HARLEY HAHN
• Home Page
• Site Map

Send a Message
to Harley

REMEMBERING
MARIA TANNER
• Home Page

SEARCH

A Year in the U.S.

When Maria was in high school, her mother decided that Maria should have an experience that she herself had always wanted: to live in a foreign country. So she arranged for Maria to spend a year as an exchange student in the United States.

In the fall of 1977, when Maria was 18 years old, she traveled to New York with a group of Swedish teenagers. From there, each student went to live with their own host family. Maria was sent to a family named Barton in Oklahoma, where she spent a year attending the local high school.

At first, being young and naive, Maria felt out of place.

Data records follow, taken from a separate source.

Design cordic_sin_cos, start of the top module:
module cordic_sin_cos
(
    input clk,
    input reset_n,
    input i_call,
    input [31:0] i_data,
    output o_done,
    output [31:0] o_cos,
    output [31:0] o_sin
);
Size: roughly 170 flip-flops, ~100 I/O pins, about 0.028 sq mm of cells after synthesis.
clock: 15.7 ns
lec_check: 0
cap_margin: 20
core_margin: 2
core_utilization: 72
cts_cluster_size: 49
hold_slack_margin: -0.09
max_routing_layer: met4
place_density: 0.73
setup_slack_margin: 4.06
slew_margin: 20
tns_end_percent: 5
run.sh (not shown) runs the stock make flow with config.mk's settings and CLKGATE_MAP_FILE=.
The first run aborted during 5_1_grt, error GRT-0116.
Rerun with:
CORE_UTILIZATION = 36   (was 72)
CTS_CLUSTER_SIZE = not set   (was 49)
HOLD_SLACK_MARGIN = not set   (was -0.09)
MAX_ROUTING_LAYER = not set   (was met4)
PLACE_DENSITY = not set   (was 0.73)
SETUP_SLACK_MARGIN = not set   (was 4.06)
TNS_END_PERCENT = not set   (was 5)
clock period = 32.6 ns   (was 15.7 ns; I/O delays follow)
Now the flow completed without violations.
Die area is higher by about 100%.
Synthesized cell count does not change.
Area after synthesis does not change.
Rerun with:
CORE_UTILIZATION = 65   (was 36)
MAX_ROUTING_LAYER = met4   (was not set)
clock period = 23.3 ns   (was 32.6 ns; I/O delays follow)
After rerunning:
- The new run stopped in 5_1_grt
- die size drops by 44%
- synthesized cell count does not change
- synthesized area is unchanged
Rerun with:
ABC_AREA = 1   (was not set)
CORE_UTILIZATION = 58   (was 65)
CTS_CLUSTER_DIAMETER = 378   (was not set)
This time the run produced a clean layout.
Die area climbs by 13%.
Synthesized cell count climbs by 16%.
Area after synthesis climbs by 0.84%.
Rerun with:
ABC_AREA = not set   (was 1)
CORE_UTILIZATION = 40   (was 58)
CTS_CLUSTER_DIAMETER = not set   (was 378)
MAX_ROUTING_LAYER = not set   (was met4)
clock period = 30.0 ns   (was 23.3 ns; I/O delays follow)
Outcome:
- The changed run ran to the end with no violations
- cell count came out lower by 8.1%
- first-iteration DRC count is higher by 27%
- via count is about the same

* * *

Setup of lagoon:
The RTL this note starts from:
==> flow/design.v <==
`timescale 1ns / 1ps
module cordic_sin_cos
(
    input clk,
    input reset_n,
    input i_call,
    input [31:0] i_data,
    output o_done,
    output [31:0] o_cos,
    output [31:0] o_sin
);
cordic_sin_cos_core u_sin_cos (
    .clk     ( clk ),
    .reset_n ( reset_n ),
    .i_call  ( i_call ),
    .i_data  ( i_data ),
    .o_done  ( o_done ),
    .o_cos   ( o_cos ),
    .o_sin   ( o_sin )
);
endmodule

She recalled her mother sending a traditional Swedish costume for her to wear at Christmas; Maria soon found out that such clothes were embarrassing for a teenager in Oklahoma.

Nevertheless, it did not take long for Maria to fit in and begin to adapt to America. For one thing, her natural talent for languages was extraordinary. Eventually, Maria learned to speak and read idiomatic English better than most Americans (although always with a pronounced Swedish accent). Later in life, she also became fluent and literate in both German and French.

In Oklahoma, Maria's host family, the Bartons, were well‑off and they were especially kind to her. For the first time in her life, Maria found herself living in a household where she felt comfortable and emotionally safe. She kept in touch with the Bartons for years and later visited them after they had relocated to Northern California.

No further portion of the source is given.